Le Temps, 23.03.2006
Ils sont médecins, ingénieurs, employés dans des compagnies comme Procter & Gamble, fonctionnaires à l'ONU ou vignerons. La journée, ils travaillent; le soir, ils enfilent leurs fracs et montent sur scène. L'Orchestre symphonique genevois regroupe une foule bigarrée d'individus comme vous et moi. Ils ont choisi de tirer parti de carrières avortées en musique pour s'investir dans un orchestre de bénévoles. Et le résultat, ce sont des concerts qui respirent un parfum unique, comme celui donné lundi soir au Victoria Hall de Genève.
Amateurs, oui. Mais de jeunes professionnels en voie de formation ou fraîchement sortis des conservatoires viennent consolider les rangs. Depuis bientôt trente ans, l'Orchestre symphonique genevois a fait du chemin. Le chef Hervé Klopfenstein continue à insuffler sa passion et ses recettes de pédagogue.

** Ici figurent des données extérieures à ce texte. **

File: src/include/gpde_defs.svh
`ifndef GPDE_DEFS_SVH
`define GPDE_DEFS_SVH

`define GPDE_ADDR_W        8
`define GPDE_OFS_D_DATA    8'h00
`define GPDE_OFS_D_LATCH   8'h04
`define GPDE_OFS_D_DIR     8'h08
`define GPDE_OFS_E_DATA    8'h0C
`define GPDE_OFS_E_LATCH   8'h10
`define GPDE_OFS_E_DIR     8'h14
`define GPDE_OFS_E_ANALOG  8'h18
`define GPDE_OFS_STATUS    8'h1C

`define GPDE_RST_D_DIR     8'hFF
`define GPDE_RST_D_LATCH   8'h00
`define GPDE_RST_E_DIR     3'h7
`define GPDE_RST_E_LATCH   3'h0
`define GPDE_RST_E_ANALOG  3'h7

`define GPDE_E_ONLY_BIT    3
`define GPDE_ST_MCLR_BIT   0
`define GPDE_ST_VPP_BIT    1
`define GPDE_ST_BUILD_BIT  2
`define GPDE_ST_RSTREQ_BIT 3

`endif

File: src/include/gpde_pkg.sv
package gpde_pkg;

    typedef enum logic [1:0] {
        GPDE_IDLE   = 2'b00,
        GPDE_ACCESS = 2'b01
    } gpde_phase_type;

    typedef logic [31:0] gpde_word_type;

endpackage

File: src/hdl/gpde_top.sv
// How it works
// - Port D has eight pins, each with its own direction.
// - Direction bit 1 turns the port D driver off, pin is input.
// - Direction bit 0 drives the port D latch bit onto the pin.
// - Reading the port D latch returns the latch, not the pins.
// - Power-on reset puts every port D direction bit at 1.
// - Small build leaves port D registers out; they read zero.
// - Large build gives port E four bits, three with direction.
// - Low port E pins selected as analog read as zero.
// - Port E direction uses the same 1 input, 0 output convention.
// - Analog selection never forces the port E drivers off.
// - Reading the port E latch returns the latched values.
// - Fourth port E pin is input only; config bit 0 means port.
// - Fourth port E pin has no direction or latch bit.
// - With config bit set, fourth pin is the master-clear input.
// - Programming-voltage detection comes from its own input, not the fourth pin.
// - Power-on reset puts the low port E pins in analog mode.
// - Fourth pin data reads zero while master-clear is enabled.
`timescale 1ns/100ps
`default_nettype none
`include "gpde_defs.svh"

module gpde_top
    import gpde_pkg::*;
#(
    parameter bit BUILD_40_PIN = 1'b1,
    parameter int D_WIDTH      = 8,
    parameter int E_LOW_WIDTH  = 3
) (
    input  wire logic                     clock,
    input  wire logic                     sys_rst,
    input  wire logic                     ce,
    input  wire logic                     psel,
    input  wire logic                     penable,
    input  wire logic                     pwrite,
    input  wire logic [`GPDE_ADDR_W-1:0]  paddr,
    input  wire logic [31:0]              pwdata,
    output var  logic [31:0]              prdata,
    output var  logic                     pready,
    output var  logic                     pslverr,
    input  wire logic [D_WIDTH-1:0]       port_d_pin_in,
    output var  logic [D_WIDTH-1:0]       port_d_pin_out,
    output var  logic [D_WIDTH-1:0]       port_d_pin_oe,
    input  wire logic [E_LOW_WIDTH-1:0]   port_e_low_pins_in,
    output var  logic [E_LOW_WIDTH-1:0]   port_e_low_pins_out,
    output var  logic [E_LOW_WIDTH-1:0]   port_e_low_pins_oe,
    output var  logic [E_LOW_WIDTH-1:0]   port_e_analog,
    input  wire logic                     port_e_input_only_pin,
    input  wire logic                     master_clear_enable_cfg,
    input  wire logic                     prog_voltage_in,
    output var  logic                     master_clear_rst,
    output var  logic                     prog_voltage_det
);

    localparam int SYNC_W = D_WIDTH + E_LOW_WIDTH + 3;
    localparam int E_ONLY = D_WIDTH + E_LOW_WIDTH;

    logic [SYNC_W-1:0]      sync_q;
    logic [D_WIDTH-1:0]     d_pins;
    logic [E_LOW_WIDTH-1:0] e_low;
    logic                   e_only;
    logic                   mclr_en;
    logic                   vpp_seen;
    logic [D_WIDTH-1:0]     d_dir;
    logic [E_LOW_WIDTH-1:0] e_dir;
    gpde_phase_type         phase;
    logic                   setup;
    logic                   access;
    logic                   wr_d_lat;
    logic                   wr_d_dir;
    logic                   wr_e_lat;
    logic                   wr_e_dir;
    logic                   wr_e_ana;
    logic                   unmapped;
    logic [3:0]             e_read;
    gpde_word_type          next_prdata;

    // Every pin and strap crosses in through two flops
    gpde_sync #(
        .WIDTH (SYNC_W)
    ) u_sync (
        .clock    (clock),
        .sys_rst  (sys_rst),
        .ce       (ce),
        .async_in ({prog_voltage_in, master_clear_enable_cfg,
                    port_e_input_only_pin, port_e_low_pins_in, port_d_pin_in}),
        .sync_out (sync_q)
    );

    assign d_pins   = sync_q[D_WIDTH-1:0];
    assign e_low    = sync_q[D_WIDTH +: E_LOW_WIDTH];
    assign e_only   = sync_q[E_ONLY];
    assign mclr_en  = sync_q[E_ONLY+1];
    assign vpp_seen = sync_q[E_ONLY+2];

    assign setup  = psel && !penable && phase == GPDE_IDLE;
    assign access = psel && penable && pready;

    // Pin data writes land in the latch, as on the latch register itself
    always_comb begin
        wr_d_lat = 1'b0;
        wr_d_dir = 1'b0;
        wr_e_lat = 1'b0;
        wr_e_dir = 1'b0;
        wr_e_ana = 1'b0;
        if (access && pwrite) begin
            if (paddr == `GPDE_OFS_D_DATA || paddr == `GPDE_OFS_D_LATCH) begin
                wr_d_lat = 1'b1;
            end else if (paddr == `GPDE_OFS_D_DIR) begin
                wr_d_dir = 1'b1;
            end else if (paddr == `GPDE_OFS_E_DATA || paddr == `GPDE_OFS_E_LATCH) begin
                wr_e_lat = 1'b1;
            end else if (paddr == `GPDE_OFS_E_DIR) begin
                wr_e_dir = 1'b1;
            end else if (paddr == `GPDE_OFS_E_ANALOG) begin
                wr_e_ana = 1'b1;
            end
        end
    end

    gpde_pin_bank #(
        .WIDTH   (D_WIDTH),
        .PRESENT (BUILD_40_PIN),
        .RST_DIR (`GPDE_RST_D_DIR),
        .RST_LAT (`GPDE_RST_D_LATCH)
    ) u_port_d (
        .clock    (clock),
        .sys_rst  (sys_rst),
        .ce       (ce),
        .wr_latch (wr_d_lat),
        .wr_dir   (wr_d_dir),
        .wdata    (pwdata[D_WIDTH-1:0]),
        .latch    (port_d_pin_out),
        .dir      (d_dir),
        .oe       (port_d_pin_oe)
    );

    // Analog select is kept out of the driver path on purpose
    gpde_pin_bank #(
        .WIDTH   (E_LOW_WIDTH),
        .PRESENT (BUILD_40_PIN),
        .RST_DIR (`GPDE_RST_E_DIR),
        .RST_LAT (`GPDE_RST_E_LATCH)
    ) u_port_e (
        .clock    (clock),
        .sys_rst  (sys_rst),
        .ce       (ce),
        .wr_latch (wr_e_lat),
        .wr_dir   (wr_e_dir),
        .wdata    (pwdata[E_LOW_WIDTH-1:0]),
        .latch    (port_e_low_pins_out),
        .dir      (e_dir),
        .oe       (port_e_low_pins_oe)
    );

    always_ff @(posedge clock or posedge sys_rst) begin
        if (sys_rst) begin
            port_e_analog <= `GPDE_RST_E_ANALOG;
        end else if (ce && BUILD_40_PIN && wr_e_ana) begin
            port_e_analog <= pwdata[E_LOW_WIDTH-1:0];
        end
    end

    // Pin is active low as a reset; request held while the level lasts
    always_ff @(posedge clock or posedge sys_rst) begin
        if (sys_rst) begin
            master_clear_rst <= 1'b0;
        end else if (ce) begin
            master_clear_rst <= mclr_en && !e_only;
        end
    end

    always_ff @(posedge clock or posedge sys_rst) begin
        if (sys_rst) begin
            prog_voltage_det <= 1'b0;
        end else if (ce) begin
            prog_voltage_det <= vpp_seen;
        end
    end

    // Fourth pin has data only, never latch or direction
    always_comb begin
        e_read = 4'h0;
        if (BUILD_40_PIN) begin
            e_read[E_LOW_WIDTH-1:0] = e_low & ~port_e_analog;
        end
        e_read[`GPDE_E_ONLY_BIT] = mclr_en ? 1'b0 : e_only;
    end

    always_comb begin
        next_prdata = 32'h0000_0000;
        unmapped    = 1'b0;
        if (paddr == `GPDE_OFS_D_DATA) begin
            next_prdata[D_WIDTH-1:0] = BUILD_40_PIN ? d_pins : '0;
        end else if (paddr == `GPDE_OFS_D_LATCH) begin
            next_prdata[D_WIDTH-1:0] = port_d_pin_out;
        end else if (paddr == `GPDE_OFS_D_DIR) begin
            next_prdata[D_WIDTH-1:0] = BUILD_40_PIN ? d_dir : '0;
        end else if (paddr == `GPDE_OFS_E_DATA) begin
            next_prdata[3:0] = e_read;
        end else if (paddr == `GPDE_OFS_E_LATCH) begin
            next_prdata[E_LOW_WIDTH-1:0] = port_e_low_pins_out;
        end else if (paddr == `GPDE_OFS_E_DIR) begin
            next_prdata[E_LOW_WIDTH-1:0] = BUILD_40_PIN ? e_dir : '0;
        end else if (paddr == `GPDE_OFS_E_ANALOG) begin
            next_prdata[E_LOW_WIDTH-1:0] = BUILD_40_PIN ? port_e_analog : '0;
        end else if (paddr == `GPDE_OFS_STATUS) begin
            next_prdata[`GPDE_ST_MCLR_BIT]   = mclr_en;
            next_prdata[`GPDE_ST_VPP_BIT]    = vpp_seen;
            next_prdata[`GPDE_ST_BUILD_BIT]  = BUILD_40_PIN;
            next_prdata[`GPDE_ST_RSTREQ_BIT] = master_clear_rst;
        end else begin
            unmapped = 1'b1;
        end
    end

    // Decoding at setup lets prdata, pready and pslverr all come from flops with no wait state
    always_ff @(posedge clock or posedge sys_rst) begin
        if (sys_rst) begin
            phase <= GPDE_IDLE;
        end else if (ce) begin
            case (phase)
                GPDE_IDLE: begin
                    if (setup) begin
                        phase <= GPDE_ACCESS;
                    end
                end
                GPDE_ACCESS: begin
                    // Ready lasts one enabled cycle, so an aborted transfer cannot lock us
                    phase <= GPDE_IDLE;
                end
                default: begin
                    phase <= GPDE_IDLE;
                end
            endcase
        end
    end

    always_ff @(posedge clock or posedge sys_rst) begin
        if (sys_rst) begin
            pready  <= 1'b0;
            pslverr <= 1'b0;
        end else if (ce) begin
            pready  <= setup;
            pslverr <= setup && unmapped;
        end
    end

    always_ff @(posedge clock or posedge sys_rst) begin
        if (sys_rst) begin
            prdata <= 32'h0000_0000;
        end else if (ce && setup) begin
            prdata <= pwrite ? 32'h0000_0000 : next_prdata;
        end
    end
endmodule

`default_nettype wire

File: src/hdl/gpde_sync.sv
`timescale 1ns/100ps
`default_nettype none

module gpde_sync #(
    parameter int WIDTH = 8
) (
    input  wire logic             clock,
    input  wire logic             sys_rst,
    input  wire logic             ce,
    input  wire logic [WIDTH-1:0] async_in,
    output var  logic [WIDTH-1:0] sync_out
);

    logic [WIDTH-1:0] meta;

    // First stage feeds only the second stage
    for (genvar i = 0; i < WIDTH; i++) begin : g_bit
        always_ff @(posedge clock or posedge sys_rst) begin
            if (sys_rst) begin
                meta[i]     <= 1'b0;
                sync_out[i] <= 1'b0;
            end else if (ce) begin
                meta[i]     <= async_in[i];
                sync_out[i] <= meta[i];
            end
        end
    end

endmodule

`default_nettype wire

File: src/hdl/gpde_pin_bank.sv
`timescale 1ns/100ps
`default_nettype none

module gpde_pin_bank #(
    parameter int               WIDTH   = 8,
    parameter bit               PRESENT = 1'b1,
    parameter logic [WIDTH-1:0] RST_DIR = '1,
    parameter logic [WIDTH-1:0] RST_LAT = '0
) (
    input  wire logic             clock,
    input  wire logic             sys_rst,
    input  wire logic             ce,
    input  wire logic             wr_latch,
    input  wire logic             wr_dir,
    input  wire logic [WIDTH-1:0] wdata,
    output var  logic [WIDTH-1:0] latch,
    output var  logic [WIDTH-1:0] dir,
    output var  logic [WIDTH-1:0] oe
);

    // Enable kept as its own flop so the pin driver is not behind an inverter
    for (genvar i = 0; i < WIDTH; i++) begin : g_pin
        always_ff @(posedge clock or posedge sys_rst) begin
            if (sys_rst) begin
                latch[i] <= RST_LAT[i];
                dir[i]   <= RST_DIR[i];
                oe[i]    <= ~RST_DIR[i];
            end else if (ce && PRESENT) begin
                if (wr_latch) begin
                    latch[i] <= wdata[i];
                end
                if (wr_dir) begin
                    dir[i] <= wdata[i];
                    oe[i]  <= ~wdata[i];
                end
            end
        end
    end

endmodule

`default_nettype wire

File: config.mk
export PLATFORM = sky130hd
export DESIGN_NAME = gpde_top
export DESIGN_NICKNAME = d
export VERILOG_FILES = /design/src/include/gpde_pkg.sv /design/src/hdl/gpde_top.sv /design/src/hdl/gpde_sync.sv /design/src/hdl/gpde_pin_bank.sv
export VERILOG_INCLUDE_DIRS = /design/src /design/src/include
export SDC_FILE = /design/constraint.sdc
export NUM_CORES = 1
export LEC_CHECK = 0
export BUFFER_PORTS_ARGS = -buffer_cell sky130_fd_sc_hd__buf_2
export CAP_MARGIN = 20
export CORE_MARGIN = 3
export CORE_UTILIZATION = 30
export DETAILED_ROUTE_END_ITERATION = 8
export HOLD_SLACK_MARGIN = 0.15
export PLACE_DENSITY_LB_ADDON = 0.05
export RECOVER_POWER = 100
export SYNTH_ARGS = -nofsm -noshare
export SYNTH_HDL_FRONTEND = slang
export SYNTH_SLANG_ARGS = --single-unit
File: constraint.sdc
create_clock -name clock -period 4.1 [get_ports clock]
set_clock_uncertainty 0.2 [all_clocks]
set_input_delay 0.82 -clock clock [delete_from_list [all_inputs] [get_ports clock]]
set_output_delay 0.82 -clock clock [all_outputs]
set_load 0.02 [all_outputs]
==> results.md <==
- The flow ran to the end, but the final reports show violations.
- The final reports fail on capacitance limit, slew limit.
- The share of total power dissipated in combinational logic is 0.087.
- In this run the number of H-tree levels came out at 3.
- The sum of internal, switching and leakage power is roughly 1900 uW.
- The floorplan die area is 13,100 um2.
- The mapped netlist covers ~3500 um2.
- After clock tree synthesis, the repair step resized 0 gates.
- Along the worst hold path, the cell count comes to 2.
- During I/O placement, the number of pins put on the boundary was 121.
- The first-pass GRT wire length is 13.4 mm.
- The wire length after detailed routing is 8.79 mm.
- The initial antenna violation count is 0.
- The via count of the first global-routing pass is 2,371.
- The end of the worst hold path is prdata[3].
- The buffer type at the clock tree root is sky130_fd_sc_hd__clkbuf_16.
- TritonCTS built the clock tree.
- In this run the critical register-to-register path is captured at u_port_d.dir[2].
- Post-CTS timing repair inserted 0 buffers for setup.
- At the worst endpoint, the required time is around 4.2 ns.
- By startpoint and endpoint, the worst setup path is classified as in2reg.
- A synthesized cell averages 12.4 um2.
- Measured on the finished design, the core utilization comes to 0.367.
- The clock-pin slew on the worst setup and hold paths is 0.06 ns.
- Static timing analysis puts the maximum clock frequency at 0.295 GHz.
- The period utilization is 0.826.
- In the routed design, unresolved DRC markers number 0.
- The number of max-capacitance violations reported is 2.
- The startpoint of the worst hold path is prdata[3].
- The number of enable flip-flop cells after synthesis is 0.
- The count of buffers added on input and output ports is 72.
- The library cell used most frequently in the layout, excluding fill and tap cells, is sky130_fd_sc_hd__dfrtp_1.
- The least setup slack across all paths after layout is 0.715 ns.
- The critical-path maximum fanout is 20.
- The number of CTS-inserted buffers is 9.
- The analysis attributes to cell leakage a power of 0.00186 uW.
- The number of buffers on the longest clock path is 2.
- For this run, the total global-route usage over all layers was measured as 0.137.
- After synthesis, the share of flip-flops with an asynchronous set or reset is 1.00.
- Yosys printed 0 warnings.
- Detailed routing inserted a total of 2,376 vias.
- The internal portion of total power is 1460 uW.
- The share of layout cells above drive strength 1 is 0.344.
- Setup violations remaining at the end of the flow were counted as 0.
- The CTS sink count is 77.
- The register area share after synthesis is 0.550.
- 0 antenna diodes ended up in the layout.
- Headroom to the max-slew limit came out at -0.0622.
- In this run, post-CTS hold repair placed 0 buffers.
- The final standard cell area without fillers is 4200 um2.
- From bottom edge to top edge, the die measures around 110 um.
- Among all flip-flop cells after synthesis, the most frequent one is sky130_fd_sc_hd__dfrtp_1.
- For the pin with the worst max-slew slack, the measured transition is 1.59 ns.
- The iteration count of the initial detailed-routing pass is 4.
- Entering global routing, the biggest net connects 30 pins.
- The final-report max-slew violation count was 59.
- The net total in the final layout is just over 400.
- For the worst-skew pair, the clock arrives at the later sink with an insertion delay of 0.34 ns.
- The final HPWL from detailed placement is a little over 6 mm.
- The total net switching power is 446 uW.
- Setup repair after global routing left no endpoint under its margin.
- The worst register-to-register path has a setup slack of 1.57 ns.
- For the final routed database, the setup TNS stands at 0 ns.
- Once detail routing completed, the nets flagged for antenna violations numbered 0.
- The tightest min-delay check is of the reg2reg type.
- The worst vdd rail ir drop is 0.229 mV.
- The fraction of power spent switching nets is 0.234.
- The category of the worst setup path launch point is a primary input.
- The part of the power in registers is 0.433.
- The unique cell type count in the Yosys netlist is 42.
- Routability-driven placement finished with a final weighted congestion of ~0.74.
- The site row count is 39.
- The library cells used most frequently in the layout, excluding fill and tap cells, are 63 x sky130_fd_sc_hd__dfrtp_1, 54 x sky130_fd_sc_hd__mux2_2, 41 x sky130_fd_sc_hd__clkbuf_1.
- The overall die width is 115 um.
- The startpoint identified for the worst register-to-register timing path is pready.
- The final critical delay including setup and external delays is 3.39 ns.
- The cell count of the worst reg-to-reg path is 4.
- The fraction of power consumed by the clock network is 0.479.
- The core area is 11,500 um2.
- In the final routed layout, each cell accounts on average for ~17 um.
- The final hold violation count was 0.
- Summing all placed instances gives a cell area of between 3000 and 4000 um2.
- The synthesized instance count is 286.
- The nature of the critical path endpoint is a flop.
- Prior to clock tree synthesis, the placed netlist has a worst setup slack of 0.547 ns.
- The arrival time at the worst endpoint is roughly 3.5 ns.
- The number of flip-flops and latches in the synthesized netlist is 77.
- The detail-routed via count per cell is 4.72.
- The area growth from synthesis to layout is 18.8%.
- For this design the ratio of total power to cell area is 454 nW/um2.
- The total overflow left after global routing is 0.
- The starting density of the core is 0.308.
- In this run, the number of DRC markers left after iteration 0 of detailed routing was 106.
[worst max-delay path by stage]
stage | from | end
2_1_floorplan | paddr[5] | u_port_d.dir[1]
3_3_place_gp | paddr[5] | u_port_d.dir[1]
3_5_place_dp | paddr[5] | u_port_d.dir[1]
4_1_cts | paddr[5] | u_port_d.dir[2]
5_1_grt | ce | u_port_d.latch[1]
6_report | ce | u_port_d.dir[2]
[logic make-up after synthesis]
kind of cell | after synthesis | share of synthesized area
AO/OA/AOI/OAI | 54 | 0.0976
buffers and inverters | 51 | 0.0842
flip-flops | 77 | 0.550
multiplexers | 61 | 0.198
other | 1 | 0.00106
AND/OR/NAND/NOR | 42 | 0.0693
[layout make-up]
type / instances / area [um2]
Fill cell: 1203 / 7260
Clock buffer: 9 / 225
Multi-Input combinational cell: 181 / 1370
Inverter: 10 / 37.5
Tap cell: 143 / 179
Clock inverter: 7 / 114
Timing Repair Buffer: 76 / 332
Sequential cell: 77 / 1940
[layer usage]
metal,global-route usage,wire (um),vias to the layer above
met5,0,0,-
li1,-,-,1109
met3,0.0465,408,7
met2,0.210,4080,66
met1,0.182,4180,1194
met4,0.0451,121,0
[Yosys cell counts, types with 2 or more instances]
library cell	n	share of area
sky130_fd_sc_hd__mux2_4	2	0.0085
sky130_fd_sc_hd__o31ai_1	8	0.017
sky130_fd_sc_hd__nand3_1	2	0.0028
sky130_fd_sc_hd__nand2b_1	5	0.0088
sky130_fd_sc_hd__a21boi_0	4	0.0085
sky130_fd_sc_hd__buf_4	24	0.051
sky130_fd_sc_hd__a21oi_1	4	0.0057
sky130_fd_sc_hd__nor2b_1	3	0.0053
sky130_fd_sc_hd__dfstp_2	14	0.10
sky130_fd_sc_hd__buf_6	2	0.0064
sky130_fd_sc_hd__a2bb2oi_1	2	0.0050
sky130_fd_sc_hd__a32o_1	3	0.0085
sky130_fd_sc_hd__a211oi_1	2	0.0042
sky130_fd_sc_hd__nor2_1	4	0.0042
sky130_fd_sc_hd__nand2_1	10	0.011
sky130_fd_sc_hd__nand3b_1	2	0.0042
sky130_fd_sc_hd__nor3b_1	2	0.0042
sky130_fd_sc_hd__clkbuf_1	10	0.011
sky130_fd_sc_hd__nor3_1	2	0.0028
sky130_fd_sc_hd__mux2i_1	4	0.011
sky130_fd_sc_hd__o21ai_0	20	0.028
sky130_fd_sc_hd__or4_1	3	0.0064
sky130_fd_sc_hd__buf_1	4	0.0042
sky130_fd_sc_hd__or2_2	2	0.0035
sky130_fd_sc_hd__inv_1	9	0.0096
sky130_fd_sc_hd__dfrtp_1	63	0.45
sky130_fd_sc_hd__o22ai_1	8	0.014
sky130_fd_sc_hd__mux2_2	54	0.17
[worst max-delay path: stages]
cell and delay, ns:
sky130_fd_sc_hd__clkbuf_1 0.70, sky130_fd_sc_hd__nand4_1 0.15, sky130_fd_sc_hd__or4_4 0.58, sky130_fd_sc_hd__or4_1 0.76
sky130_fd_sc_hd__mux2_1 0.43
[through the flow]
| step | hold WS, ns | cells |
|---|---|---|
| after floorplan | 0.272 | 309 |
| after global placement | 0.262 | 487 |
| after detailed placement | 0.265 | 487 |
| after CTS | 0.279 | 503 |
| after global routing | 0.312 | 503 |
| final | 0.279 | 503 |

Il n'était pas le seul à dominer le podium lundi soir. Le sourire aux lèvres, le soleil dans les yeux, Sylviane Deferne a livré une interprétation puissamment habitée du Deuxième Concerto de Rachmaninov. La pianiste genevoise marie l'eau et le feu. Son corps se ploie sous les coulées d'arpèges, les doigts filent comme sur une cascade de braise. Son jeu traversé de soudaines accélérations - quoique maîtrisées - reflète une vision claire et dense. Attaques franches, délicatesse du toucher: Sylviane Deferne trouve un fort bel équilibre entre fermeté et souplesse.
Si l'orchestre l'écrase parfois, si l'on relève des décalages et défauts d'intonation de-ci de-là, l'engagement est total. On admire en particulier le pupitre des violons, vaporeux dans l'introduction du mouvement lent. La 8e Symphonie de Dvorák recèle plus d'obstacles. La ligne se fragmente par instants («Adagio»). Le son s'affaisse dans les nuances «forte». Mais l'esprit est là (3e mouvement lyrique, «Finale» embrasé), celui qui fait défaut certains soirs aux professionnels.